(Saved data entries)
Content starts

[src/rtl/ps2_keycode.sv]
// PS/2 keyboard receiver and Set 2 -> HID keycode decoder.
// Turns raw PS/2 clock/data into validated scan-code bytes, then tracks the
// single currently held movement/control key as a HID usage code.
// Optional macro PS2_KEYCODE_ARROW_MAP_EN: when defined, the extended arrow
// keys report the W/A/S/D movement codes instead of the standard HID arrow
// codes.
module ps2_keycode #(
    parameter int TIMEOUT_CYC = 50000
) (
    input  logic       Clk,
    input  logic       Reset_n,
    input  logic       ps2_clk_in,
    input  logic       ps2_data_in,
    output logic [7:0] keycode,
    output logic [7:0] rx_byte,
    output logic       rx_strobe,
    output logic       frame_err
);

    localparam int TW = (TIMEOUT_CYC > 1) ? $clog2(TIMEOUT_CYC) : 1;
    localparam logic [TW-1:0] TIMER_LAST = TW'(TIMEOUT_CYC - 1);

    typedef enum logic [1:0] {
        IDLE,
        DATA,
        PARITY,
        STOP
    } state_t;

    // Synchronizers plus the previous synchronized PS/2 clock for edge detect
    logic          clk_s1_q, clk_s1_d;
    logic          clk_s2_q, clk_s2_d;
    logic          clk_prev_q, clk_prev_d;
    logic          data_s1_q, data_s1_d;
    logic          data_s2_q, data_s2_d;

    // Frame receiver state
    state_t        state_q, state_d;
    logic [2:0]    bit_cnt_q, bit_cnt_d;
    logic [7:0]    shift_q, shift_d;
    logic          parity_q, parity_d;
    logic [TW-1:0] timer_q, timer_d;
    logic          frame_err_q, frame_err_d;

    // Decoder state
    logic          ext_q, ext_d;
    logic          brk_q, brk_d;
    logic [7:0]    keycode_q, keycode_d;
    logic [7:0]    rx_byte_q, rx_byte_d;
    logic          rx_strobe_q, rx_strobe_d;

    logic          fall_edge;
    logic          byte_ok;
    logic          map_valid;
    logic [7:0]    map_code;

    // Set 2 scan code (with extended flag) to HID usage; valid=0 when unmapped
    function automatic logic [8:0] map_key(input logic ext, input logic [7:0] code);
        logic [8:0] res;
        res = 9'h000;
        case ({ext, code})
            9'h01D: res = {1'b1, 8'h1A};
            9'h01C: res = {1'b1, 8'h04};
            9'h01B: res = {1'b1, 8'h16};
            9'h023: res = {1'b1, 8'h07};
            9'h029: res = {1'b1, 8'h2C};
            9'h05A: res = {1'b1, 8'h28};
`ifdef PS2_KEYCODE_ARROW_MAP_EN
            9'h175: res = {1'b1, 8'h1A};
            9'h16B: res = {1'b1, 8'h04};
            9'h172: res = {1'b1, 8'h16};
            9'h174: res = {1'b1, 8'h07};
`else
            9'h175: res = {1'b1, 8'h52};
            9'h16B: res = {1'b1, 8'h50};
            9'h172: res = {1'b1, 8'h51};
            9'h174: res = {1'b1, 8'h4F};
`endif
            default: res = 9'h000;
        endcase
        return res;
    endfunction

    // Two-flop synchronizer chain and edge-detect history
    always_comb begin
        clk_s1_d   = ps2_clk_in;
        clk_s2_d   = clk_s1_q;
        clk_prev_d = clk_s2_q;
        data_s1_d  = ps2_data_in;
        data_s2_d  = data_s1_q;
    end

    assign fall_edge = clk_prev_q & ~clk_s2_q;

    // Frame FSM: shifts bits on PS/2 falling edges, validates parity/stop, aborts on stall
    always_comb begin
        state_d     = state_q;
        bit_cnt_d   = bit_cnt_q;
        shift_d     = shift_q;
        parity_d    = parity_q;
        timer_d     = timer_q;
        frame_err_d = 1'b0;
        byte_ok     = 1'b0;

        if (state_q == IDLE || fall_edge) begin
            timer_d = '0;
        end else begin
            timer_d = timer_q + 1'b1;
        end

        case (state_q)
            IDLE: begin
                if (fall_edge && !data_s2_q) begin
                    state_d   = DATA;
                    bit_cnt_d = 3'd0;
                end
            end
            DATA: begin
                if (fall_edge) begin
                    shift_d   = {data_s2_q, shift_q[7:1]};
                    bit_cnt_d = bit_cnt_q + 3'd1;
                    if (bit_cnt_q == 3'd7) begin
                        state_d = PARITY;
                    end
                end
            end
            PARITY: begin
                if (fall_edge) begin
                    parity_d = data_s2_q;
                    state_d  = STOP;
                end
            end
            STOP: begin
                if (fall_edge) begin
                    state_d = IDLE;
                    if ((^{shift_q, parity_q}) && data_s2_q) begin
                        byte_ok = 1'b1;
                    end else begin
                        frame_err_d = 1'b1;
                    end
                end
            end
            default: state_d = IDLE;
        endcase

        if (state_q != IDLE && !fall_edge && timer_q == TIMER_LAST) begin
            state_d     = IDLE;
            timer_d     = '0;
            frame_err_d = 1'b1;
        end
    end

    assign {map_valid, map_code} = map_key(ext_q, shift_q);

    // Byte decoder: prefix flags, make/break tracking of the held key
    always_comb begin
        ext_d       = ext_q;
        brk_d       = brk_q;
        keycode_d   = keycode_q;
        rx_byte_d   = rx_byte_q;
        rx_strobe_d = 1'b0;

        if (byte_ok) begin
            rx_byte_d   = shift_q;
            rx_strobe_d = 1'b1;
            if (shift_q == 8'hE0) begin
                ext_d = 1'b1;
            end else if (shift_q == 8'hF0) begin
                brk_d = 1'b1;
            end else begin
                ext_d = 1'b0;
                brk_d = 1'b0;
                if (map_valid) begin
                    if (!brk_q) begin
                        keycode_d = map_code;
                    end else if (map_code == keycode_q) begin
                        keycode_d = 8'h00;
                    end
                end
            end
        end
    end

    // State registers; synchronizers reset to the idle-high bus level
    always_ff @(posedge Clk or negedge Reset_n) begin
        if (!Reset_n) begin
            clk_s1_q    <= 1'b1;
            clk_s2_q    <= 1'b1;
            clk_prev_q  <= 1'b1;
            data_s1_q   <= 1'b1;
            data_s2_q   <= 1'b1;
            state_q     <= IDLE;
            bit_cnt_q   <= 3'd0;
            shift_q     <= 8'h00;
            parity_q    <= 1'b0;
            timer_q     <= '0;
            frame_err_q <= 1'b0;
            ext_q       <= 1'b0;
            brk_q       <= 1'b0;
            keycode_q   <= 8'h00;
            rx_byte_q   <= 8'h00;
            rx_strobe_q <= 1'b0;
        end else begin
            clk_s1_q    <= clk_s1_d;
            clk_s2_q    <= clk_s2_d;
            clk_prev_q  <= clk_prev_d;
            data_s1_q   <= data_s1_d;
            data_s2_q   <= data_s2_d;
            state_q     <= state_d;
            bit_cnt_q   <= bit_cnt_d;
            shift_q     <= shift_d;
            parity_q    <= parity_d;
            timer_q     <= timer_d;
            frame_err_q <= frame_err_d;
            ext_q       <= ext_d;
            brk_q       <= brk_d;
            keycode_q   <= keycode_d;
            rx_byte_q   <= rx_byte_d;
            rx_strobe_q <= rx_strobe_d;
        end
    end

    assign keycode   = keycode_q;
    assign rx_byte   = rx_byte_q;
    assign rx_strobe = rx_strobe_q;
    assign frame_err = frame_err_q;

endmodule

[config.mk]
export PLATFORM = sky130hd
export DESIGN_NAME = ps2_keycode
export DESIGN_NICKNAME = d
export VERILOG_FILES = /design/src/rtl/ps2_keycode.sv
export SDC_FILE = /design/constraint.sdc
export NUM_CORES = 1
export LEC_CHECK = 0
export CAP_MARGIN = 20
export CORE_MARGIN = 3
export CORE_UTILIZATION = 30
export CTS_BUF_LIST = sky130_fd_sc_hd__clkbuf_8
export DETAILED_ROUTE_END_ITERATION = 7
export HOLD_SLACK_MARGIN = 0.02
export MAX_ROUTING_LAYER = met4
export PLACE_DENSITY = 0.43
export SLEW_MARGIN = 20
export SYNTH_ARGS = -nofsm -noshare
export SYNTH_HDL_FRONTEND = slang
export SYNTH_SLANG_ARGS = --single-unit
[constraint.sdc]
create_clock -name Clk -period 2.74 [get_ports Clk]
set_input_delay 0.685 -clock Clk [delete_from_list [all_inputs] [get_ports Clk]]
set_output_delay 0.685 -clock Clk [all_outputs]
set_load 0.02 [all_outputs]
**Word-level counts from Yosys, hierarchy flattened**

Cells that the tools add are included.

- Output and inout port bits: 18
- Logic and storage cells: 93
- Bits of input ports: 4
- Register bits: 55

- Bitwise operators: 4
- $add $sub $neg: 2
- Mux-type cells: 26
- Equal/unequal tests: 27
- Reductions and logical operators: 18

Operator list:

| kind | count |
|---|---|
| $pmux 9 s10 | 1 |
| $eq 9x9->1 const B | 4 |
| $mux 16 | 2 |
| $eq 9x5->1 const B | 3 |
| $eq 9x6->1 const B | 2 |
| $add 16x1->16 const B | 1 |
| $eq 16x16->1 const B | 1 |
| $eq 8x8->1 const B | 2 |
| $mux 8 | 2 |
| $mux 2 | 6 |
| $ne 3x3->1 const B | 4 |
| $mux 1 | 11 |
| $reduce_and 5->1 | 2 |
| $eq 9x7->1 const B | 1 |
| $reduce_xor 9->1 | 1 |
| $eq 8x8->1 | 1 |
| $pmux 2 s4 | 1 |
| $reduce_and 2->1 | 4 |
| $mux 3 | 2 |
| $pmux 3 s2 | 1 |
| $eq 2x2->1 const B | 2 |
| $logic_and 1x1->1 | 4 |
| $ne 2x1->1 const B | 2 |
| $ne 2x2->1 const B | 2 |
| 11 further kinds | 15 |

**Logic depth before layout (Yosys ltp)**

Gate-level depths: netlist of run 1.

- Depth after elaboration: 7
- Gate-level depth with buffers: 9
- Mapped depth without buffers: 8

**Worst setup path before layout of run 1**

OpenSTA, ideal clock, no wires.

- Kind: reg-to-reg
- Start point: register shift_q[7]
- End point: register keycode_q[4], in the netlist keycode[4]
- Setup time: 0.121 ns
- Period minus slack after synthesis: 2.456 ns
- Data arrival time: 2.335 ns
- Path buffers: 2
- Path slack: 0.284 ns
- Required time: 2.619 ns
- Stages on the path, launching flop included: 10
- Path through: dfrtp_1 -> buf_6 -> or4b_4 -> buf_6 -> o22ai_1 -> a22oi_1 -> xnor2_1 -> a2111oi_4 -> a41oi_2 -> a22o_1

- Word-level cells in the longest chain between the ends: 6
- Elaborated cells on any way between the ends: 24
- Those cells by class: 14 x eq/ne; 5 x mux; 2 x bitwise; 3 x reduce/logical

Ends and longest elaborated chain:

| item | RTL line | RTL |
|---|---|---|
| start: declaration | 40 | `logic [7:0] shift_q, shift_d;` |
| start signal: assignment | 211 | `shift_q <= shift_d;` |
| branches (longest 6 deep; another with $pmux 9 s10) | - |  |
| end signal: assignment | 217 | `keycode_q <= keycode_d;` |
| end: declaration | 48 | `logic [7:0] keycode_q, keycode_d;` |

Several ways; the timed one is not identified.
A chain may end at the register's enable or synchronous reset.

**Final worst setup path of run 1**

- Start point: register shift_q[6]
- End point: register keycode_q[1], in the netlist keycode[1]

The elaborated chain is that of the path after synthesis.

==> reports/qor.yml, run 1 <==
synth_top_family_by_area: "simple AND/OR/NAND/NOR gates"
fin_crit_sh: 0.9407
cts_hold_buf: 0
die_area_mm2: 0.01102
detail_route.first_pass.iterations: 4
async_reset_ff_frac: 1.000
dp_hpwl_um: 4396
diodes: 0
num_rows: 35
grt_antenna_before_repair: 0
startpoint_type: "flip-flop"
grt_pass1_wl_um: 10880
syn_area_per_cell_um2: 10.28
num-fill-cells: 986
worst-setup-path-type: "flip-flop to flip-flop"
yosys.area_share.simple: 0.2184
crit_fanout: 9
port_buffers: 20
powerDensity_mw_per_mm2: 715.9
synth_compound_area_frac: 0.1218
drv_slew: 0
endpoint_kind: "flip-flop"
dpl.cell_count: 431
drv_cap: 0
leakagePower_nw: 1.513
grt_max_degree: 55
ir_drop_mv: 0.2625
cp-startpoint: "shift_q[6]$_DFFE_PN0P_"
antenna_left: 0
cts.path.max_buffers: 2
muxShareOfSynthArea: 0.04938
detail_route.iter0.violations: 44
cts_tree: "done"
pre_cts_ws_ns: 0.1500
htree_num_levels: 2
syn_to_final_growth_pct: 16.99
setup_viol: 0
finalPower_mw: 2.461
yosysWarnings: 0
timing.final.ws_setup_ns: 0.1623
start_util: 0.3136
cts_buffers: 5
instances_no_fill: 439
layout.nets: 320
synth_cell_types: 61
gp_congestion: 0.8264
post_cts_buffers: 0
hold_viol: 0
io_pins: 22
rsz0062_at_grt: "false"
clock-sinks: 54
coreArea_mm2: 0.009371
synth_xor_area_frac: 0.08301
dieWidth_um: 105.0
cp.required_ns: 2.95
r2r_start: "shift_q[6]$_DFFE_PN0P_"
ys_seq_elements: 54
drive_above_1_share: 0.1677
syn_nets: 297
vias_per_cell: 4.768
fin_setup_tns_ns: 0
route.detailed.drc: 0
syn_inst: 286
clock_latency_ns: 0.32
vias: 2093
syn_area_mm2: 0.002939
cp_data_arrival_time_ns: 2.79
hold_path.class: "primary input to async pin"
fin_crit_ns: 2.578
ys.flop_type: "dfrtp_1"
cts_root_buf: "clkbuf_8"
gr-usage-all-layers: 0.1235
synth_fa_ha_area_frac: 0.02980
totalWireLength_um: 6153
max_freq_mhz: 388.0
finClkSkew_ns: 0.01535
ys_seq_area_frac: 0.4619
wire_per_inst_um: 14.02
grt_pass1_vias: 2190
synth-edff-count: 0
die_h_um: 105.0
overflow: 0
status: "finished, final reports clean"
clkTransAtPathRegs_ns: 0.11
[flip-flops by register name, summed over array words and instances (netlist names), 2 cells and up]
signal,cells
bit_cnt_q,3
keycode,7
rx_byte,8
shift_q,8
state_q,2
timer_q,16
[cells by family (layout without fill, tap and decap cells)]
family / Yosys count / after routing
buffers and inverters: 20 / 44
XOR/XNOR: 23 / 23
multiplexers: 13 / 13
AO/OA/AOI/OAI: 44 / 44
adder cells (fa/ha/maj): 7 / 7
flip-flops: 54 / 54
other: 1 / 1
AND/OR/NAND/NOR: 124 / 124
[layer usage]
metal,track usage,share of wire,vias to the layer above
li1,-,-,1045
met1,0.1579,0.48,1015
met2,0.2021,0.48,25
met3,0.02162,0.024,8
met4,0.03374,0.013,0
met5,-,0,-
[cell usage after synthesis, types with 3 or more instances]
cell | number | share of area
a32o_1 | 4 | 0.014
nand2b_1 | 3 | 0.0064
buf_2 | 3 | 0.0051
xnor2_1 | 11 | 0.033
inv_1 | 5 | 0.0064
a211oi_1 | 3 | 0.0077
nand3_1 | 9 | 0.015
nor3_1 | 6 | 0.010
ha_1 | 7 | 0.030
nand2_1 | 49 | 0.063
dfstp_2 | 5 | 0.045
nor2b_1 | 4 | 0.0085
o21a_1 | 4 | 0.010
mux2_2 | 12 | 0.046
xor2_1 | 9 | 0.027
a21o_1 | 3 | 0.0077
and3_1 | 4 | 0.0085
a22o_1 | 5 | 0.015
o211ai_1 | 3 | 0.0077
clkbuf_1 | 7 | 0.0089
nor2_1 | 23 | 0.029
o21ai_0 | 9 | 0.015
nand3b_1 | 3 | 0.0077
dfrtp_1 | 49 | 0.42
[worst paths after layout]
| kind | cells past startpoint | slack (ns) | endpoint |
|---|---|---|---|
| worst max-delay path | 7 | 0.16 | keycode[1]$_DFFE_PN0P_ |
| worst min-delay path | 2 | 0.34 | rx_strobe$_DFF_PN0_ |
| worst max register to register | 7 | 0.16 | keycode[1]$_DFFE_PN0P_ |
| worst min register to register | 0 | 0.36 | data_s2_q$_DFF_PN1_ |
| max in group asynchronous | 2 | 2.08 | clk_s1_q$_DFF_PN1_ |
| min in group Clk | 0 | 0.36 | data_s2_q$_DFF_PN1_ |
[metrics by stage]
| step | instance area (um2) | hold slack [ns] | utilization |
|---|---|---|---|
| 3_3_place_gp | 3304 | 0.3460 | 0.3526 |
| 6_report | 3438 | 0.3364 | 0.3669 |
| 4_1_cts | 3421 | 0.3476 | 0.3650 |
| 2_1_floorplan | 2939 | 0.3452 | - |
| 3_5_place_dp | 3304 | 0.3470 | 0.3526 |
| 5_1_grt | 3438 | 0.3482 | 0.3669 |
[worst max-delay path: stages, from the launching register on]
cell	delay (ns)
dfrtp_2	0.49
or4b_4	0.60
o22ai_1	0.20
a22oi_1	0.13
xnor2_1	0.19
a2111oi_4	0.41
a41oi_4	0.22
a22o_1	0.23
[what timing repair did]
item | 4_1_cts | 5_1_grt
gates resized for setup | 0 | 3
setup endpoints to repair | 0 | 6
hold endpoints to repair | 0 | 0
[where the power goes]
group / switching (mW) / internal, mW
registers: 0.143 / 0.920
clock network: 0.288 / 0.278
logic: 0.409 / 0.423
total: 0.841 / 1.62
[cell usage in the layout, fill, tap and decap left out, drive strengths merged, types with 3 or more instances in the layout]
| master | instances |
|---|---|
| a21o | 3 |
| nand2 | 49 |
| inv | 6 |
| dfrtp | 49 |
| a22o | 5 |
| ha | 7 |
| nor3 | 6 |
| clkdlybuf4s50 | 19 |
| a211oi | 3 |
| o21ai | 10 |
| clkbuf | 5 |
| nand3 | 9 |
| and3 | 4 |
| buf | 11 |
| nand3b | 3 |
| dfstp | 5 |
| o21a | 4 |
| a32o | 4 |
| xnor2 | 11 |
| nor2 | 24 |
| o211ai | 3 |
| nor2b | 4 |
| mux2 | 12 |
| xor2 | 9 |
| nand2b | 3 |
[area by class of cell]
type / count / area [um2] / share of cell area
clock buffers: 5 / 68.82 / 0.02001
clock inverters: 3 / 47.55 / 0.01383
inverters: 6 / 22.52 / 0.006550
multi-input cells: 212 / 1496 / 0.4352
flip-flops and latches: 54 / 1359 / 0.3952
well taps: 129 / 161.4 / 0.04694
repair buffers: 30 / 282.8 / 0.08224
Power figures use the tool's default switching activity.
==> run 2, diff against run 1 <==
- CTS_BUF_LIST: sky130_fd_sc_hd__clkbuf_8 -> sky130_fd_sc_hd__clkbuf_4
==> run 2 against run 1 <==
Net effect: worst hold slack got worse by 0.098 ns; register-to-register slack barely moved; power fell by 3.7%; utilization fell by 0.33 points; sequential power barely moved; die area did not move; sequential share of layout area rose by 0.36 points; largest power group unchanged; clock-buffer cell count did not move; first-iteration DRC count rose by 9.1%; critical path depth did not move; clock power fell by 16%; combinational power barely moved; largest cell class unchanged.
==> reports/qor.yml, run 2 (synthesis results as in run 1) <==
cts_root_buf: "clkbuf_4"
finClkSkew_ns: 0.02565
io_pins: 22
finalPower_mw: 2.370
grt_pass1_wl_um: 10870
setup_viol: 0
num_rows: 35
syn_to_final_growth_pct: 15.92
drv_slew: 0
max_freq_mhz: 385.8
worst-setup-path-type: "flip-flop to flip-flop"
detail_route.first_pass.iterations: 4
leakagePower_nw: 1.501
grt_max_degree: 55
cts_hold_buf: 0
cts.path.max_buffers: 2
hold_viol: 0
die_h_um: 105.0
antenna_left: 0
instances_no_fill: 439
diodes: 0
stdcell_area_mm2: 0.003407
vias_per_cell: 4.763
gp_congestion: 0.8264
overflow: 0
powerDensity_mw_per_mm2: 695.6
grt_antenna_before_repair: 0
fin_util: 0.3636
endpoint_kind: "flip-flop"
startpoint_type: "flip-flop"
fin_setup_tns_ns: 0
fin_crit_sh: 0.9459
largest_reg_flops: 16
vias: 2091
dp_hpwl_um: 4396
hold_path.class: "primary input to async pin"
layout.nets: 320
wire_per_inst_um: 14.01
num-fill-cells: 984
top_register: "timer_q"
clkTransAtPathRegs_ns: 0.19
cp.required_ns: 3.04
grt_pass1_vias: 2188
mostFrequentLayoutCell: "nand2_1"
drv_cap: 0
htree_num_levels: 2
ir_drop_mv: 0.2258
cts_buffers: 5
route.detailed.drc: 0
place_area_mm2: 0.003304
die_area_mm2: 0.01102
start_util: 0.3136
coreArea_mm2: 0.009371
crit_fanout: 9
status: "finished, final reports clean"
dpl.cell_count: 431
cp_data_arrival_time_ns: 2.89
detail_route.iter0.violations: 48
clock_latency_ns: 0.39
gr-usage-all-layers: 0.1237
fin_crit_ns: 2.592
port_buffers: 20
totalWireLength_um: 6150
clock-sinks: 54
cts_tree: "done"
dieWidth_um: 105.0
drive_above_1_share: 0.1677
final_cell_mix: "nand2_1, dfrtp_1, nor2_1"
==> run 2: changes by cell type in the layout (fill, tap and decap cells not counted) <==
cell,previous run,this run
clkbuf_4,0,5
clkbuf_8,5,0
==> run 2: layout make-up <==
| cell class | count | area (um2) | area share |
|---|---|---|---|
| multi-input cells | 212 | 1496 | 0.4392 |
| flip-flops and latches | 54 | 1359 | 0.3988 |
| repair buffers | 30 | 282.8 | 0.08300 |
| well taps | 129 | 161.4 | 0.04737 |
| clock inverters | 3 | 47.55 | 0.01396 |
| clock buffers | 5 | 37.54 | 0.01102 |
| inverters | 6 | 22.52 | 0.006610 |
==> run 2: metrics by stage <==
stage | hold slack, ns | worst slack [ns]
6_report | 0.2383 | 0.1482
2_1_floorplan | 0.3452 | 0.2840
3_5_place_dp | 0.3470 | 0.1500
3_3_place_gp | 0.3460 | 0.2198
5_1_grt | 0.2314 | -0.01394
4_1_cts | 0.2411 | 0.09920
==> run 2: timing repair <==
| item | CTS | global route |
|---|---|---|
| setup endpoints to repair | 0 | 7 |
| buffers inserted | 0 | 0 |
| resized for setup | 0 | 3 |
==> run 2: where the power goes <==
group | leakage, nW | internal, mW | switching, mW
combinational | 0.733 | 0.423 | 0.408
clock | 0.0458 | 0.197 | 0.280
sequential | 0.722 | 0.920 | 0.143
==> run 2: path summary, 6_finish.rpt <==
kind / start / endpoint / slack [ns] / cells after the start
min: Reset_n / rx_strobe$_DFF_PN0_ / 0.24 / 2
max: shift_q[6]$_DFFE_PN0P_ / keycode[1]$_DFFE_PN0P_ / 0.15 / 7
min in group Clk: data_s1_q$_DFF_PN1_ / data_s2_q$_DFF_PN1_ / 0.37 / 0
max in group asynchronous: Reset_n / clk_s1_q$_DFF_PN1_ / 2.16 / 2
min reg2reg: data_s1_q$_DFF_PN1_ / data_s2_q$_DFF_PN1_ / 0.37 / 0
max reg2reg: shift_q[6]$_DFFE_PN0P_ / keycode[1]$_DFFE_PN0P_ / 0.15 / 7
==> run 2: critical path, cell delays in order, from the launching register on <==
cell and delay [ns]:
dfrtp_2 0.51, or4b_4 0.60, o22ai_1 0.20, a22oi_1 0.13, xnor2_1 0.19, a2111oi_4 0.41
a41oi_4 0.22, a22o_1 0.23
==> run 2: per-layer routing <==
layer / up-vias / part of all wire / track usage
li1: 1046 / - / -
met1: 1014 / 0.49 / 0.1582
met2: 23 / 0.48 / 0.2012
met3: 8 / 0.023 / 0.02347
met4: 0 / 0.014 / 0.03374
met5: - / 0 / -
==> run 3, diff against run 2 <==
- CORE_ASPECT_RATIO: unset -> 0.6
==> run 3 against run 2 <==
Net effect: utilization is 0.62 points higher; wire length is 9.6% higher; cell count is 1.8% higher; worst hold slack better by 0.034 ns; clock power hardly changed; non-clock buffer count is 7 higher; critical endpoint is now keycode[2]$_DFFE_PN0P_; critical path depth stayed put; largest power group unchanged; cell area is 1.5% higher; sequential share of layout area is 0.57 points lower.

Content ends

▶ **What the exercise asks**
After going through the entries, say how many lines contain the string "extended". Nothing else belongs in the reply.

▶ **Expected answer**
2